Jakarta, IDN Times - Penasihat Hukum PT Putra Mineral Mandiri (PMM), Poltak Silitonga, mengatakan, pembukaan segel 15 kontainer milik kliennya yang ditahan TNI Angkatan Laut (AL) di Batam, harus sesuai prosedur hukum, bukan berdasarkan kecurigaan semata.
Hal itu disampaikan Poltak saat menanggapi Satgas Penertiban Kawasan Hutan (PKH) yang menyebut pihaknya tidak kooperatif karena tidak mengizinkan pembukaan segel 15 kontainer Ilminit.

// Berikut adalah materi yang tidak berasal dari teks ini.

<file path="config.mk">
export PLATFORM = sky130hd
export DESIGN_NAME = mmc1_serial_loader
export DESIGN_NICKNAME = d
export VERILOG_FILES = /design/src/rtl/mmc1_serial_loader.sv
export SDC_FILE = /design/constraint.sdc
export NUM_CORES = 1
export LEC_CHECK = 0
export ABC_AREA = 1
export BUFFER_PORTS_ARGS = -buffer_cell sky130_fd_sc_hd__buf_2
export CAP_MARGIN = 40
export CORE_MARGIN = 2
export CORE_UTILIZATION = 40
export CTS_BUF_LIST = sky130_fd_sc_hd__clkbuf_4 sky130_fd_sc_hd__clkbuf_8 sky130_fd_sc_hd__clkbuf_16
export DETAILED_ROUTE_END_ITERATION = 16
export HOLD_SLACK_MARGIN = 0.03
export SLEW_MARGIN = 10
export SYNTH_ARGS = -nofsm -noshare
export SYNTH_HDL_FRONTEND = slang
export SYNTH_SLANG_ARGS = --single-unit
export TNS_END_PERCENT = 30
</file>
<file path="constraint.sdc">
create_clock -name CPU_M2 -period 1.9 [get_ports CPU_M2]
set_input_delay 0.19 -clock CPU_M2 [delete_from_list [all_inputs] [get_ports CPU_M2]]
set_output_delay 0.19 -clock CPU_M2 [all_outputs]
set_load 0.03 [all_outputs]
</file>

“Itu bukanlah merupakan tindakan yang tidak kooperatif. Kami hanya ingin pembukaan segel itu dilakukan secara benar dan sesuai prosedur hukum karena pembukaan segel barang ekspor tidak boleh sembarang dilakukan, harus berdasarkan mekanisme hukum yang benar dan dilakukan oleh yang berwenang. Jangan asal dibuka, ada curiga langsung buka dan dibuka di jam 02.00 pagi dini hari saat orang tertidur lelap dan bermimpi,” kata dia dalam keterangan tertulisnya, Senin (8/6/2026).